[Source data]
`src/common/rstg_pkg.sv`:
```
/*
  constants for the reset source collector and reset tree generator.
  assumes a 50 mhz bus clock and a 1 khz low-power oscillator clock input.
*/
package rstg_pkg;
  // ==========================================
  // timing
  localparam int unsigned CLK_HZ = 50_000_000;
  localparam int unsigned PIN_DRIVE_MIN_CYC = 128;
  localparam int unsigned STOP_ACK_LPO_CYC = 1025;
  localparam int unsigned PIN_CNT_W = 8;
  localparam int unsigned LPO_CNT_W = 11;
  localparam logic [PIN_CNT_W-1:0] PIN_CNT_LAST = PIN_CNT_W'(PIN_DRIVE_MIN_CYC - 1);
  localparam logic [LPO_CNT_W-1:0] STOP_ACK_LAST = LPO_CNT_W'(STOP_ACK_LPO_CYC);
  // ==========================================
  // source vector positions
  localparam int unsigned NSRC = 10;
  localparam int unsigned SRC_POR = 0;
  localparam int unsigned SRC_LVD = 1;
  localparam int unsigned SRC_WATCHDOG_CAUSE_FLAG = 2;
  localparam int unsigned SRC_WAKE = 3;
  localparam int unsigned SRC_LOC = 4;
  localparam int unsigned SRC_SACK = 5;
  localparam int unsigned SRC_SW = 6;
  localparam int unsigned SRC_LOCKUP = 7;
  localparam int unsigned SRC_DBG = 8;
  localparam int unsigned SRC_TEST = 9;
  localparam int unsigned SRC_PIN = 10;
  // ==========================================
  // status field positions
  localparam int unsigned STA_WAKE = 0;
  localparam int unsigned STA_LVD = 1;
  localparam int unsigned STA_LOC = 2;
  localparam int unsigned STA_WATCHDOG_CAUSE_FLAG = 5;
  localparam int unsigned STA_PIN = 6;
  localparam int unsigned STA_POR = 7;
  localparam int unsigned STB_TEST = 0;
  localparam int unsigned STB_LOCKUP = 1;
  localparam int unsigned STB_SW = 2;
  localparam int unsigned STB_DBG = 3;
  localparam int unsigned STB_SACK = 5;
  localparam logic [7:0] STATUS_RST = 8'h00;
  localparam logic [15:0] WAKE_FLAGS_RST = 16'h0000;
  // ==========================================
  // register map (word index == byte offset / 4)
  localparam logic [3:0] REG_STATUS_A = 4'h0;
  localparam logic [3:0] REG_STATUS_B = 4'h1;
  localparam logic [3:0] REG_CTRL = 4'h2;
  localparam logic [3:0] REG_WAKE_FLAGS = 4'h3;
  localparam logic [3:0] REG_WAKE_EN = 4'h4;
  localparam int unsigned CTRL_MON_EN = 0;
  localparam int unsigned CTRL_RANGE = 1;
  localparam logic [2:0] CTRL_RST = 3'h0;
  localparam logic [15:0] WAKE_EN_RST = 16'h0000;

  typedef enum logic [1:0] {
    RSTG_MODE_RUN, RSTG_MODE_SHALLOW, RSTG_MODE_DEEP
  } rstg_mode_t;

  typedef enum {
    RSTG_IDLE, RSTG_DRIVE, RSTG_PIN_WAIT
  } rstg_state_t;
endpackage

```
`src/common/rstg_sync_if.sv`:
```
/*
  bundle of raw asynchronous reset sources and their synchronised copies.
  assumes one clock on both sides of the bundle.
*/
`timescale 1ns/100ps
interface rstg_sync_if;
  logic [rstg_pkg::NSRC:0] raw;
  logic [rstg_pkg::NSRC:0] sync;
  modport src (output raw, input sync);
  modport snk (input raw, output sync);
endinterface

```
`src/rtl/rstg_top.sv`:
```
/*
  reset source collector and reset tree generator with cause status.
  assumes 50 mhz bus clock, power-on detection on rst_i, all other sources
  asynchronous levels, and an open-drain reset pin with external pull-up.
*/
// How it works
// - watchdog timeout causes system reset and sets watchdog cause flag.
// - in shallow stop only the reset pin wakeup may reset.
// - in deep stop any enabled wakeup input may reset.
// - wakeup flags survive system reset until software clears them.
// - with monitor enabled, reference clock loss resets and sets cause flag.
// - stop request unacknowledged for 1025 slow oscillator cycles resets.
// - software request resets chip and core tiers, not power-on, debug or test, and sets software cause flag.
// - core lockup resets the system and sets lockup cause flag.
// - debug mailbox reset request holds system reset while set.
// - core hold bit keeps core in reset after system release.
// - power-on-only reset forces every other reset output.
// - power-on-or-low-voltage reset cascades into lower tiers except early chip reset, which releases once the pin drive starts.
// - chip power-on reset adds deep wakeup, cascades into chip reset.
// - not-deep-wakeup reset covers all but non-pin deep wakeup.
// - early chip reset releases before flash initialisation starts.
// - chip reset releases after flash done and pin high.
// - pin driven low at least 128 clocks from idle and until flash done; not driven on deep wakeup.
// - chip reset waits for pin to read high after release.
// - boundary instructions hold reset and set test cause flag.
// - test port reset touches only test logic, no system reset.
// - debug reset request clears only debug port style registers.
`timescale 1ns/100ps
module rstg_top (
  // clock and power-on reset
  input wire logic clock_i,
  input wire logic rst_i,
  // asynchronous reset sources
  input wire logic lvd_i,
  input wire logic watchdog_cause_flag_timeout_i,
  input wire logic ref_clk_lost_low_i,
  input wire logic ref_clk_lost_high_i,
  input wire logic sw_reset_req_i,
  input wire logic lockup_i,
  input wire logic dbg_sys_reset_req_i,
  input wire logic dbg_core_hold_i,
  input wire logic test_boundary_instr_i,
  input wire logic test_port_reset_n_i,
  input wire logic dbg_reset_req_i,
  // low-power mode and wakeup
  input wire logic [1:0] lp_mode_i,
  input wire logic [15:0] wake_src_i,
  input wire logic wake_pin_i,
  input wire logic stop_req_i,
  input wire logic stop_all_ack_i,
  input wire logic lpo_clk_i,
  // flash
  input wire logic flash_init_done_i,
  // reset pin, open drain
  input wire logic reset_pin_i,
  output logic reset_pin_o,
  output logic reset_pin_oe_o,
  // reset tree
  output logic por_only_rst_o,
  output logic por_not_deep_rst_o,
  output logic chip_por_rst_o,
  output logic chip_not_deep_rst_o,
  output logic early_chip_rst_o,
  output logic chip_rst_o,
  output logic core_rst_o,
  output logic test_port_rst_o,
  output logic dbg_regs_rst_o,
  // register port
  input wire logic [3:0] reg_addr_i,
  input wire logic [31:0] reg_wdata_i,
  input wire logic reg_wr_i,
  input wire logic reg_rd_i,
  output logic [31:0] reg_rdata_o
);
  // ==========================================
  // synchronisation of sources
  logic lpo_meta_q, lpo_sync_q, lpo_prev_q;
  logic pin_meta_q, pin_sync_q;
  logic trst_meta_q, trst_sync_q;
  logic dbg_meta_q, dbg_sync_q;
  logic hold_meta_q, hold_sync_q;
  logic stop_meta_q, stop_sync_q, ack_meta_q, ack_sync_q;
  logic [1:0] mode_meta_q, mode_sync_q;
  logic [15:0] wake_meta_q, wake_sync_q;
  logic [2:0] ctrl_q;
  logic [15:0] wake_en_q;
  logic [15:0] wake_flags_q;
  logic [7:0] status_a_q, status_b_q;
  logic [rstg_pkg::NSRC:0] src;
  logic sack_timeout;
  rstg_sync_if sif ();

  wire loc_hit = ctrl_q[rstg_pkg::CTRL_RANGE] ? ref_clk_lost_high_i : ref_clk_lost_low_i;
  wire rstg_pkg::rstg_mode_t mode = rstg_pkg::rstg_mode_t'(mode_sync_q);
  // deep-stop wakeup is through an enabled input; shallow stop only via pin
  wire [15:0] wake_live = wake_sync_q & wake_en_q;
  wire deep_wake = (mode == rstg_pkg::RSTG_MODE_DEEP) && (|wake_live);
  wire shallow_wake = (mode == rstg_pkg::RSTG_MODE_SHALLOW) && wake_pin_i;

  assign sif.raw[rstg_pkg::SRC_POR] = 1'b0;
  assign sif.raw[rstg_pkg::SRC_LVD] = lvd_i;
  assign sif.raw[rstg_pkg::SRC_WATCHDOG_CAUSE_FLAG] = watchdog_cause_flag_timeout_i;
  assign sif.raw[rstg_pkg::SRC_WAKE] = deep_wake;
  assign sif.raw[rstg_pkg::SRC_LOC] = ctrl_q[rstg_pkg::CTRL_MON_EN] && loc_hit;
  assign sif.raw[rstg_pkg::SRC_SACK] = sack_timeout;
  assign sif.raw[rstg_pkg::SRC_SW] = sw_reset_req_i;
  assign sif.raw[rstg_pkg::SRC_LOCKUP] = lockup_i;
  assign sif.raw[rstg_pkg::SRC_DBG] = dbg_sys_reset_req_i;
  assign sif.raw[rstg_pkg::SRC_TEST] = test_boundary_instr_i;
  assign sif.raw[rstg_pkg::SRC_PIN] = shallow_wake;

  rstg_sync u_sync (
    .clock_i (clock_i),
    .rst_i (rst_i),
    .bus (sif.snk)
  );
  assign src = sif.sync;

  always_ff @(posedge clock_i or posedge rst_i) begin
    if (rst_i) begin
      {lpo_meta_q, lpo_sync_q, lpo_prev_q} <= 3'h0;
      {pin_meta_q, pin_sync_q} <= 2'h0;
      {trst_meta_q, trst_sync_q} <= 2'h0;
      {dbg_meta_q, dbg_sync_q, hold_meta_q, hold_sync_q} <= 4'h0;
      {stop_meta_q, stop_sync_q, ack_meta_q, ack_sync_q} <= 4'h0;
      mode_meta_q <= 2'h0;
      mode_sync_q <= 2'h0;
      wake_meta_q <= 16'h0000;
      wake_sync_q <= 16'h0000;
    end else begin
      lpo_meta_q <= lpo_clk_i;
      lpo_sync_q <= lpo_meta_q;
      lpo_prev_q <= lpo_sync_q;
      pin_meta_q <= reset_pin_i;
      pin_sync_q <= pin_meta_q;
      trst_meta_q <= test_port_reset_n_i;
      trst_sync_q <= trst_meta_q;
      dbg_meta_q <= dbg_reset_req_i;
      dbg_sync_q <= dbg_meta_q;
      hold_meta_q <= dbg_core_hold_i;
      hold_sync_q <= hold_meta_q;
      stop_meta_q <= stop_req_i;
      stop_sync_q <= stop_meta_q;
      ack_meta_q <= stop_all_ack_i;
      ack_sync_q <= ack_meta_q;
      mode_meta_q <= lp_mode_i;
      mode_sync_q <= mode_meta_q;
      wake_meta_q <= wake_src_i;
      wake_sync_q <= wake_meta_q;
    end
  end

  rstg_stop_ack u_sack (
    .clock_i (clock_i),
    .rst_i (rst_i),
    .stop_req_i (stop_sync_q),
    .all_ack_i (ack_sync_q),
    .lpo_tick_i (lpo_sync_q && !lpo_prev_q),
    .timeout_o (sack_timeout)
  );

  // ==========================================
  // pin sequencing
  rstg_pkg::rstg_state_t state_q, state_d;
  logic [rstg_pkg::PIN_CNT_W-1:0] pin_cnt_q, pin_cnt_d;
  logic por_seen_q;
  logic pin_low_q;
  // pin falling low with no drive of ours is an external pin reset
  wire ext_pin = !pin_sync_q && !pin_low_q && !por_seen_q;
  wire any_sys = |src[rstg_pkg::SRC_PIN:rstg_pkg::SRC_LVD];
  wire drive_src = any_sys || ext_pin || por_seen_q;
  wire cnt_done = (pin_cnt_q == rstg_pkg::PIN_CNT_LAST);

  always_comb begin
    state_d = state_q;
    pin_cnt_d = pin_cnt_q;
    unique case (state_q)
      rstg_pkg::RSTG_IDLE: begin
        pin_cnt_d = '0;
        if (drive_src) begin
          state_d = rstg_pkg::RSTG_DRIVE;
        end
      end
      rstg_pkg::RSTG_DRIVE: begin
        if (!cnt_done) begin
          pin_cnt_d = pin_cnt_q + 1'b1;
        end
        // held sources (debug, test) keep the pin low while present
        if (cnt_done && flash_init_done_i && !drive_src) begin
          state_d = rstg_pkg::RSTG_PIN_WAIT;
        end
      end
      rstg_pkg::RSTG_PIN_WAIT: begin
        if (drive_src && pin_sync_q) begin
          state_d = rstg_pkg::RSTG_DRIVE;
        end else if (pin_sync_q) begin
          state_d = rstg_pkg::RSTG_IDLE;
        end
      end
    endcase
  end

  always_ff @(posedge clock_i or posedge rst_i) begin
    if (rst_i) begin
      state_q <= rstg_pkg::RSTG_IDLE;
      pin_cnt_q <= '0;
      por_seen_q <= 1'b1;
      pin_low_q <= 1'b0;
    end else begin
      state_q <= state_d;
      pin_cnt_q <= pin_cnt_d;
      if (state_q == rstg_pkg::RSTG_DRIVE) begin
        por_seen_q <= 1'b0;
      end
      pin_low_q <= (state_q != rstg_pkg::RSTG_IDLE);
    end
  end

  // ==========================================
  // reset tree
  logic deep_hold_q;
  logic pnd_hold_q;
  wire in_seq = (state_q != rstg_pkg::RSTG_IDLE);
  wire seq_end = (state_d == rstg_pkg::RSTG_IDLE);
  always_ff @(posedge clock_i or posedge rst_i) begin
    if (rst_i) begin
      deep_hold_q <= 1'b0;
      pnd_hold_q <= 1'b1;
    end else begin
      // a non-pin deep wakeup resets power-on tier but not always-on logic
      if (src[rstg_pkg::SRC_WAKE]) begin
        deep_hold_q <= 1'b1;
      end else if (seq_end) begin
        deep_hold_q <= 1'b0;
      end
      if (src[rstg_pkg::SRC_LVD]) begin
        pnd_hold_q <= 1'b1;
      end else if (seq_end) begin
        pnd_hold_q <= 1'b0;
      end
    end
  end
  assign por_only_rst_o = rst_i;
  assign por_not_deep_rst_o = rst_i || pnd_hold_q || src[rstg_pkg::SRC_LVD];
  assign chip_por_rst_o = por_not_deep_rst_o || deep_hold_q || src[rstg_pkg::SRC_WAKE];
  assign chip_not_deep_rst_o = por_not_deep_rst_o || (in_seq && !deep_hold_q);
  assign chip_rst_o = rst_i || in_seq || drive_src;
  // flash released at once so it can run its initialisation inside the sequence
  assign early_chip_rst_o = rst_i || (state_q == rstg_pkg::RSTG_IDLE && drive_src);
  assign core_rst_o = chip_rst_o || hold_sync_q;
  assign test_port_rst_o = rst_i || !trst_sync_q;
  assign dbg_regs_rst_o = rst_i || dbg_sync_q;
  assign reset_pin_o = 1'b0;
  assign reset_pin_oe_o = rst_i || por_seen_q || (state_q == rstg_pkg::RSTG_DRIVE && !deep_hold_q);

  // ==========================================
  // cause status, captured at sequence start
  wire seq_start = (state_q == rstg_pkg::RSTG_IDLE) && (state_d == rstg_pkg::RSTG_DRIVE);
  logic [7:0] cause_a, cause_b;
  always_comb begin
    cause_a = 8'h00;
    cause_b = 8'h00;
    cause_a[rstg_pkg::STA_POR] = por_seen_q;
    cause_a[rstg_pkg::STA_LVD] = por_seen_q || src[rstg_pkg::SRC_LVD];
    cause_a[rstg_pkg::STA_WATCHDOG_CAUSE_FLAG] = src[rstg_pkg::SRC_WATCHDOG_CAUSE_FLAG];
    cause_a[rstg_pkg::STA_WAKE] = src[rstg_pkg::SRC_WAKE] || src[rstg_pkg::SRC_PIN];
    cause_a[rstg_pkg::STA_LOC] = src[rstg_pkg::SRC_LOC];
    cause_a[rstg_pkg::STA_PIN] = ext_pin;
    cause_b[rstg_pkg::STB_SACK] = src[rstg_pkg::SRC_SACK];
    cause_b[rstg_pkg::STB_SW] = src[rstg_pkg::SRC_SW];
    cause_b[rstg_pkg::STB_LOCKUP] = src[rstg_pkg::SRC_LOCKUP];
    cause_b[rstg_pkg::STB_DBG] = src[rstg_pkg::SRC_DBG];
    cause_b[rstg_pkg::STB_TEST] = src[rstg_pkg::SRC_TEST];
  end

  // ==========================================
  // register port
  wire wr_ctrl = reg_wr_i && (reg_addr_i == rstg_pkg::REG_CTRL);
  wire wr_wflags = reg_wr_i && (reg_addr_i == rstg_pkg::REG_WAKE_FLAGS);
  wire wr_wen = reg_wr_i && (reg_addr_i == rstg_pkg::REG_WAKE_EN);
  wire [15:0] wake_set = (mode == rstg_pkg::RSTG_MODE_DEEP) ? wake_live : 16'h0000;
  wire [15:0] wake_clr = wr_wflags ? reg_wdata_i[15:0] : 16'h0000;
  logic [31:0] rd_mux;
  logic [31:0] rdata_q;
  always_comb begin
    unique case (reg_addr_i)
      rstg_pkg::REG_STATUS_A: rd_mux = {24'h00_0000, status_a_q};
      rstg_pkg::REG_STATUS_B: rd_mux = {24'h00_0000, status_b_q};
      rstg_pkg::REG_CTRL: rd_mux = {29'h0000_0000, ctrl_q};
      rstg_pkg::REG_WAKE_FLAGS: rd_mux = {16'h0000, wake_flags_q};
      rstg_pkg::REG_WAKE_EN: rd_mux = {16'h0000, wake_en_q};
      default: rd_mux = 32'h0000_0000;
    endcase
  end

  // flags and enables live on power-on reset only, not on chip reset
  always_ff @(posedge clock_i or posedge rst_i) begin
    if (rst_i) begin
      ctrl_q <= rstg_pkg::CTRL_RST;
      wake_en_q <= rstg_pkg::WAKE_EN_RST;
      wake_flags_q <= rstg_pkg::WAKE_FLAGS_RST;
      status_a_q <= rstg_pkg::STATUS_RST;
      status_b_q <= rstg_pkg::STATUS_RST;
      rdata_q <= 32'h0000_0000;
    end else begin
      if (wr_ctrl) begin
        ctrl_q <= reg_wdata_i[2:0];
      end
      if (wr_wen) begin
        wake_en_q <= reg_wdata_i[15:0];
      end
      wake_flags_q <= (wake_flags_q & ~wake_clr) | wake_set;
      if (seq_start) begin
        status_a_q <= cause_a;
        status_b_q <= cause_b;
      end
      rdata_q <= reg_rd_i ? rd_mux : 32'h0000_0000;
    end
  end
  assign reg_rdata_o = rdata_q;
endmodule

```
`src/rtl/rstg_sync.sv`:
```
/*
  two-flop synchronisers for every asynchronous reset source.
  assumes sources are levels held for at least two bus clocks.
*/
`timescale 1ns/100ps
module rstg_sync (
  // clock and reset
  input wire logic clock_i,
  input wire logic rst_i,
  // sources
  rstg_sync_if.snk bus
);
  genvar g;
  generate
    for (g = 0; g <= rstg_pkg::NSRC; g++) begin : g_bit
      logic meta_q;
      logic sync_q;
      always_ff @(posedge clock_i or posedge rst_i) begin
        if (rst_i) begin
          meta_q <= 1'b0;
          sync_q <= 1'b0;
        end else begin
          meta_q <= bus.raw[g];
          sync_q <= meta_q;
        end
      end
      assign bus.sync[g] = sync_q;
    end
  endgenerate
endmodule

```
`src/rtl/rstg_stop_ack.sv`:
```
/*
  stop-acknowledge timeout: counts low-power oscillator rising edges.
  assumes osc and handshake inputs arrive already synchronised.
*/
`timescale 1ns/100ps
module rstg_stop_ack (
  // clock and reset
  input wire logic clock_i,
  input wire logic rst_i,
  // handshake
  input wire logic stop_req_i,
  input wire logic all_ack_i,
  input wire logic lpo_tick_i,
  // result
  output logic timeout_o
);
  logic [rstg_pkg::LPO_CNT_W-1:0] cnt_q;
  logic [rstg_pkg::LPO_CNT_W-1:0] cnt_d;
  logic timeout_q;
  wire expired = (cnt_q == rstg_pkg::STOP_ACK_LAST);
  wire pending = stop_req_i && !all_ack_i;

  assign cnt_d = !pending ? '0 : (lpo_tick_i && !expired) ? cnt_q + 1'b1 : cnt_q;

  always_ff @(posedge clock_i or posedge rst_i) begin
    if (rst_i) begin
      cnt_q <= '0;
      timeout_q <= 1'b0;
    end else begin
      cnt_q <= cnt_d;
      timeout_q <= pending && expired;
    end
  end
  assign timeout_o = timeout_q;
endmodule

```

Instructions for the task >> Based on the records above, count the lines in which "into" occurs and provide only the number.

Exercise solution >> 2